On Parenting
As I type away at my computer this morning, I can
see out the sliding glass door our resident mourning doves pecking away on the
bird feeder. Just yesterday, I saw he/she in the nest up in the little space in
the overhang that covers the front patio. They were there last year, too.
I read on the Internet that mourning doves make
irresponsible parents. Sometimes they sit on old eggs beyond hatching, while
sometimes they abandon their nests leaving their eggs. The nests they make are
just some twigs and hardly anything
Martha Stewart would put her name to.
Since that overhang area was to be covered for the
fumigation last year, we had no choice but to remove the nest and block it off
with some screening so they wouldn’t come back until it was safe to do so.
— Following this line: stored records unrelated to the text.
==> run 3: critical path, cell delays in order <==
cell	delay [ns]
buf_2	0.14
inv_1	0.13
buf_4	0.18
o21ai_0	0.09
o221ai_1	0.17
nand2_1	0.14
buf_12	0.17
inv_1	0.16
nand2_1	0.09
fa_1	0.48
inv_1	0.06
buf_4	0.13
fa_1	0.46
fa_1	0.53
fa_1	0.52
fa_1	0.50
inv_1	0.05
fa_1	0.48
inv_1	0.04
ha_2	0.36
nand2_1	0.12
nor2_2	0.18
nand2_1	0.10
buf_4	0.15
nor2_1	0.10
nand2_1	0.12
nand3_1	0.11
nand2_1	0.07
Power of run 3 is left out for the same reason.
The
nest we found up there was a mish marsh of twigs, and contained two tiny eggs.
We felt terrible but…
Now the screening is down and they’ve taken up
residency. The other day, one dove was sitting on the nest, while the other dove
flitted around in the bushes below. The sitting dove then fluttered off the
nest and joined the flitting dove, and the two flew off together—maybe the
Hampton’s for the weekend, who knows. A wily crow could have swept in and
robbed the abandoned nest and anything in it—such as an egg or two. HA! And I
think I was a bad parent.
All right, I left the “nest” once, leaving the kiddies all alone. The year was 1960 and we were young. Tom and Cheryl were little, but certainly old enough to dial the Child protective agency to report us—if there was such an agency in those days—but young enough to need a sitter, which we should have provided. After all, we rationalized, we’d be outside in the neighbor’s yard, only two houses away, the kiddies would be all right. It was a lovely summer evening, windows were open and…
Well, they were okay, thanks to diligent 5 year old
Tommy who on our arrival home we found sitting on the bottom bunk bed where his
3 year old sister Cheryl, was fast asleep. His five year old eyes glared at us.
“Don’t you know you should never leave children home alone?” We were properly admonished.